What is required:
Look below for the line containing "critical path, cell"; from there through the line containing "met5 | 0 | 0", both lines included, please set down each line exactly and nothing else.
Segment Start: Provided records
File: src/flat_wrapper.sv
// flat-port wrapper written by rule: the top's interface ports become plain ports
module cdb_arbiter_flat 
#(
  parameter int NICK_W = 5,
  parameter int DATA_W = 32,
  parameter int ADDR_W = 32,
  parameter int DEPTH  = 2
)
  (clk, rst, rdy, clr, bus_ex_valid, bus_ex_nick, bus_ex_dt, bus_ex_ac, bus_ex_j_pc, bus_slb_valid, bus_slb_nick, bus_slb_dt, bus_ex_ready, bus_slb_ready, bus_cdb_valid, bus_cdb_src, bus_cdb_nick, bus_cdb_dt, bus_cdb_ac, bus_cdb_j_pc);
  cdb_arbiter_if #(.NICK_W(NICK_W), .DATA_W(DATA_W), .ADDR_W(ADDR_W)) bus_i ();
  input  logic clk;
  input  logic rst;
  input  logic rdy;
  input  logic clr;
  input wire logic [$bits(bus_i.ex_valid)-1:0] bus_ex_valid;
  input wire logic [$bits(bus_i.ex_nick)-1:0] bus_ex_nick;
  input wire logic [$bits(bus_i.ex_dt)-1:0] bus_ex_dt;
  input wire logic [$bits(bus_i.ex_ac)-1:0] bus_ex_ac;
  input wire logic [$bits(bus_i.ex_j_pc)-1:0] bus_ex_j_pc;
  input wire logic [$bits(bus_i.slb_valid)-1:0] bus_slb_valid;
  input wire logic [$bits(bus_i.slb_nick)-1:0] bus_slb_nick;
  input wire logic [$bits(bus_i.slb_dt)-1:0] bus_slb_dt;
  output wire logic [$bits(bus_i.ex_ready)-1:0] bus_ex_ready;
  output wire logic [$bits(bus_i.slb_ready)-1:0] bus_slb_ready;
  output wire logic [$bits(bus_i.cdb_valid)-1:0] bus_cdb_valid;
  output wire logic [$bits(bus_i.cdb_src)-1:0] bus_cdb_src;
  output wire logic [$bits(bus_i.cdb_nick)-1:0] bus_cdb_nick;
  output wire logic [$bits(bus_i.cdb_dt)-1:0] bus_cdb_dt;
  output wire logic [$bits(bus_i.cdb_ac)-1:0] bus_cdb_ac;
  output wire logic [$bits(bus_i.cdb_j_pc)-1:0] bus_cdb_j_pc;
  assign bus_i.ex_valid = bus_ex_valid;
  assign bus_i.ex_nick = bus_ex_nick;
  assign bus_i.ex_dt = bus_ex_dt;
  assign bus_i.ex_ac = bus_ex_ac;
  assign bus_i.ex_j_pc = bus_ex_j_pc;
  assign bus_i.slb_valid = bus_slb_valid;
  assign bus_i.slb_nick = bus_slb_nick;
  assign bus_i.slb_dt = bus_slb_dt;
  assign bus_ex_ready = bus_i.ex_ready;
  assign bus_slb_ready = bus_i.slb_ready;
  assign bus_cdb_valid = bus_i.cdb_valid;
  assign bus_cdb_src = bus_i.cdb_src;
  assign bus_cdb_nick = bus_i.cdb_nick;
  assign bus_cdb_dt = bus_i.cdb_dt;
  assign bus_cdb_ac = bus_i.cdb_ac;
  assign bus_cdb_j_pc = bus_i.cdb_j_pc;
  cdb_arbiter #(.NICK_W(NICK_W), .DATA_W(DATA_W), .ADDR_W(ADDR_W), .DEPTH(DEPTH)) u_core (.clk(clk), .rst(rst), .rdy(rdy), .clr(clr), .bus(bus_i));
endmodule
File: config.mk
export PLATFORM = sky130hd
export DESIGN_NAME = cdb_arbiter_flat
export DESIGN_NICKNAME = d
export VERILOG_FILES = /design/src/rtl/cdb_arbiter_if.sv /design/src/rtl/cdb_arbiter.sv /design/src/flat_wrapper.sv
export SDC_FILE = /design/constraint.sdc
export NUM_CORES = 1
export LEC_CHECK = 0
export BUFFER_PORTS_ARGS = -buffer_cell sky130_fd_sc_hd__buf_2
export CAP_MARGIN = 25
export CORE_ASPECT_RATIO = 2
export CORE_MARGIN = 1
export CORE_UTILIZATION = 30
export DETAILED_ROUTE_END_ITERATION = 12
export PLACE_DENSITY_LB_ADDON = 0.2
export SLEW_MARGIN = 10
export SYNTH_ARGS = -nofsm -noshare
export SYNTH_HDL_FRONTEND = slang
export SYNTH_SLANG_ARGS = --single-unit
File: constraint.sdc
create_clock -name clk -period 9.5 [get_ports clk]
set_input_delay 0 -clock clk [delete_from_list [all_inputs] [get_ports clk]]
set_output_delay 0 -clock clk [all_outputs]
set_load 0.005 [all_outputs]
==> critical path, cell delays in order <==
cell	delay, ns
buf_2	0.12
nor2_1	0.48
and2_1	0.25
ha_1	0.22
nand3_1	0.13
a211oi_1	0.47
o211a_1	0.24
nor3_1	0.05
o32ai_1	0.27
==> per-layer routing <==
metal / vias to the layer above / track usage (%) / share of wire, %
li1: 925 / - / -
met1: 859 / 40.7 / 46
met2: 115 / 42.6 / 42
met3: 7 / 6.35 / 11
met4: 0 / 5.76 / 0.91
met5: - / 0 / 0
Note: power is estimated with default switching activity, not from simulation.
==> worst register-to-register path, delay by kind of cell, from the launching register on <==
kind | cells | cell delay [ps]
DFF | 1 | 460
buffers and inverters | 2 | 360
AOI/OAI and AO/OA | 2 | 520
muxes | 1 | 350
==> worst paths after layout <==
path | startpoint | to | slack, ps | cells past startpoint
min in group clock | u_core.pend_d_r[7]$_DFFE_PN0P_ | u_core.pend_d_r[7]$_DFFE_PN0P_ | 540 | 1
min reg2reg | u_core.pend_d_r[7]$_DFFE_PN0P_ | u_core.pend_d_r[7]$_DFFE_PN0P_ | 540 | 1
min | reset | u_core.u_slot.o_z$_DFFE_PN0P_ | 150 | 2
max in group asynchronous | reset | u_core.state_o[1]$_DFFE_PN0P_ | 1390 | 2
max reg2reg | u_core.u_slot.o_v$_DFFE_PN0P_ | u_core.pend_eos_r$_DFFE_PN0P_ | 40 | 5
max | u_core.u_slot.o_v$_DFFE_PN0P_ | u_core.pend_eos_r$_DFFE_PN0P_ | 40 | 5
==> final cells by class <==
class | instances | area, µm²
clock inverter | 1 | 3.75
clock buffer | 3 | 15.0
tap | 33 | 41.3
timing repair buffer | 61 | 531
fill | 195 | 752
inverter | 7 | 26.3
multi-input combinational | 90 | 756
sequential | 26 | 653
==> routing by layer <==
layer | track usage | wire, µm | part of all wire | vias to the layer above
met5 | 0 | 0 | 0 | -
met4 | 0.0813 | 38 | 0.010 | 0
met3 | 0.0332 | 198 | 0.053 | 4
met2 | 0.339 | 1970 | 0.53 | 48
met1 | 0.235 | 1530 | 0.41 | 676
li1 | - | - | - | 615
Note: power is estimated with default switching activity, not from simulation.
<file path="src/rtl/sram_a_loader_pkg.sv">
// Shared LeNet constants and types used by the SRAM A loader and its address map.
package sram_a_loader_pkg;

  localparam int IMG_W      = 28;
  localparam int IMG_H      = 28;
  localparam int NUM_BANK_A = 9;
  localparam int ADDR_W     = 10;

  typedef enum logic [1:0] {
    IDLE = 2'd0,
    LOAD = 2'd1,
    DONE = 2'd2
  } load_state_e;

  // Words per bank row: each bank word covers a 2x2 pixel block, banks tile 3 blocks wide.
  function automatic int words_per_row(input int img_w);
    return (img_w + 5) / 6;
  endfunction

endpackage

</file>
<file path="src/rtl/sram_a_addr_map.sv">
// Pixel (r,c) to A-bank location: 2x2 blocks become byte lanes, blocks tile over a 3x3 bank grid.
module sram_a_addr_map
  import sram_a_loader_pkg::*;
#(
  parameter int IMG_W = sram_a_loader_pkg::IMG_W,
  parameter int R_W   = 5,
  parameter int C_W   = 5
) (
  input  logic [R_W-1:0]    r,
  input  logic [C_W-1:0]    c,
  output logic [3:0]        bank,
  output logic [ADDR_W-1:0] addr,
  output logic [1:0]        lane
);

  logic [15:0] br;
  logic [15:0] bc;

  always_comb begin
    br   = 16'(r >> 1);
    bc   = 16'(c >> 1);
    bank = 4'((br % 16'd3) * 16'd3 + (bc % 16'd3));
    addr = ADDR_W'((br / 16'd3) * 16'(words_per_row(IMG_W)) + (bc / 16'd3));
    lane = {r[0], c[0]};
  end

endmodule

</file>
<file path="src/rtl/sram_a_loader.sv">
// Streams one raster-order image from the host into the nine A SRAM banks,
// one byte write per accepted pixel, presented one cycle after acceptance.
module sram_a_loader
  import sram_a_loader_pkg::*;
#(
  parameter int IMG_W = sram_a_loader_pkg::IMG_W,
  parameter int IMG_H = sram_a_loader_pkg::IMG_H
) (
  input  logic                  clk,
  input  logic                  srst,
  input  logic                  load_start,
  input  logic                  img_valid,
  input  logic [7:0]            img_data,
  output logic                  img_ready,
  output logic                  busy,
  output logic                  load_done,
  output logic [NUM_BANK_A-1:0] sram_write_enable_a,
  output logic [3:0]            sram_bytemask_a,
  output logic [ADDR_W-1:0]     sram_waddr_a,
  output logic [31:0]           sram_wdata_a
);

  localparam int R_W = $clog2(IMG_H);
  localparam int C_W = $clog2(IMG_W);

  load_state_e           state_q, state_d;
  logic [R_W-1:0]        r_q, r_d;
  logic [C_W-1:0]        c_q, c_d;
  logic                  img_ready_q, img_ready_d;
  logic                  busy_q, busy_d;
  logic                  load_done_q, load_done_d;
  logic [NUM_BANK_A-1:0] we_q, we_d;
  logic [3:0]            mask_q, mask_d;
  logic [ADDR_W-1:0]     waddr_q, waddr_d;
  logic [31:0]           wdata_q, wdata_d;

  logic                  accept_s;
  logic                  last_col_s;
  logic                  last_pix_s;
  logic [3:0]            bank_s;
  logic [ADDR_W-1:0]     addr_s;
  logic [1:0]            lane_s;

  sram_a_addr_map #(
    .IMG_W (IMG_W),
    .R_W   (R_W),
    .C_W   (C_W)
  ) u_addr_map (
    .r    (r_q),
    .c    (c_q),
    .bank (bank_s),
    .addr (addr_s),
    .lane (lane_s)
  );

  // Next-state, counter and write-port computation; non-write cycles idle the SRAM bus.
  always_comb begin
    state_d     = state_q;
    r_d         = r_q;
    c_d         = c_q;
    load_done_d = 1'b0;
    we_d        = {NUM_BANK_A{1'b1}};
    mask_d      = 4'hF;
    waddr_d     = {ADDR_W{1'b0}};
    wdata_d     = 32'd0;
    accept_s    = (state_q == LOAD) && img_valid;
    last_col_s  = (c_q == C_W'(IMG_W - 1));
    last_pix_s  = last_col_s && (r_q == R_W'(IMG_H - 1));

    case (state_q)
      IDLE: begin
        if (load_start) begin
          state_d = LOAD;
          r_d     = {R_W{1'b0}};
          c_d     = {C_W{1'b0}};
        end else begin
          state_d = IDLE;
        end
      end
      LOAD: begin
        if (accept_s) begin
          we_d    = ~(NUM_BANK_A'(1) << bank_s);
          mask_d  = ~(4'b0001 << lane_s);
          waddr_d = addr_s;
          wdata_d = 32'(img_data) << {lane_s, 3'b000};
          if (last_col_s) begin
            c_d = {C_W{1'b0}};
            r_d = r_q + R_W'(1);
          end else begin
            c_d = c_q + C_W'(1);
          end
          if (last_pix_s) begin
            state_d = DONE;
          end else begin
            state_d = LOAD;
          end
        end else begin
          state_d = LOAD;
        end
      end
      DONE: begin
        state_d     = IDLE;
        load_done_d = 1'b1;
      end
      default: begin
        state_d = IDLE;
      end
    endcase

    img_ready_d = (state_d == LOAD);
    busy_d      = (state_d != IDLE);
  end

  // State, counters and every host/SRAM-facing output are registered here.
  always_ff @(posedge clk) begin
    if (srst) begin
      state_q     <= IDLE;
      r_q         <= {R_W{1'b0}};
      c_q         <= {C_W{1'b0}};
      img_ready_q <= 1'b0;
      busy_q      <= 1'b0;
      load_done_q <= 1'b0;
      we_q        <= {NUM_BANK_A{1'b1}};
      mask_q      <= 4'hF;
      waddr_q     <= {ADDR_W{1'b0}};
      wdata_q     <= 32'd0;
    end else begin
      state_q     <= state_d;
      r_q         <= r_d;
      c_q         <= c_d;
      img_ready_q <= img_ready_d;
      busy_q      <= busy_d;
      load_done_q <= load_done_d;
      we_q        <= we_d;
      mask_q      <= mask_d;
      waddr_q     <= waddr_d;
      wdata_q     <= wdata_d;
    end
  end

  assign img_ready           = img_ready_q;
  assign busy                = busy_q;
  assign load_done           = load_done_q;
  assign sram_write_enable_a = we_q;
  assign sram_bytemask_a     = mask_q;
  assign sram_waddr_a        = waddr_q;
  assign sram_wdata_a        = wdata_q;

endmodule

</file>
Segment End: Provided records
Result of this task:
==> critical path, cell delays in order <==
cell	delay, ns
buf_2	0.12
nor2_1	0.48
and2_1	0.25
ha_1	0.22
nand3_1	0.13
a211oi_1	0.47
o211a_1	0.24
nor3_1	0.05
o32ai_1	0.27
==> per-layer routing <==
metal / vias to the layer above / track usage (%) / share of wire, %
li1: 925 / - / -
met1: 859 / 40.7 / 46
met2: 115 / 42.6 / 42
met3: 7 / 6.35 / 11
met4: 0 / 5.76 / 0.91
met5: - / 0 / 0
Note: power is estimated with default switching activity, not from simulation.
==> worst register-to-register path, delay by kind of cell, from the launching register on <==
kind | cells | cell delay [ps]
DFF | 1 | 460
buffers and inverters | 2 | 360
AOI/OAI and AO/OA | 2 | 520
muxes | 1 | 350
==> worst paths after layout <==
path | startpoint | to | slack, ps | cells past startpoint
min in group clock | u_core.pend_d_r[7]$_DFFE_PN0P_ | u_core.pend_d_r[7]$_DFFE_PN0P_ | 540 | 1
min reg2reg | u_core.pend_d_r[7]$_DFFE_PN0P_ | u_core.pend_d_r[7]$_DFFE_PN0P_ | 540 | 1
min | reset | u_core.u_slot.o_z$_DFFE_PN0P_ | 150 | 2
max in group asynchronous | reset | u_core.state_o[1]$_DFFE_PN0P_ | 1390 | 2
max reg2reg | u_core.u_slot.o_v$_DFFE_PN0P_ | u_core.pend_eos_r$_DFFE_PN0P_ | 40 | 5
max | u_core.u_slot.o_v$_DFFE_PN0P_ | u_core.pend_eos_r$_DFFE_PN0P_ | 40 | 5
==> final cells by class <==
class | instances | area, µm²
clock inverter | 1 | 3.75
clock buffer | 3 | 15.0
tap | 33 | 41.3
timing repair buffer | 61 | 531
fill | 195 | 752
inverter | 7 | 26.3
multi-input combinational | 90 | 756
sequential | 26 | 653
==> routing by layer <==
layer | track usage | wire, µm | part of all wire | vias to the layer above
met5 | 0 | 0 | 0 | -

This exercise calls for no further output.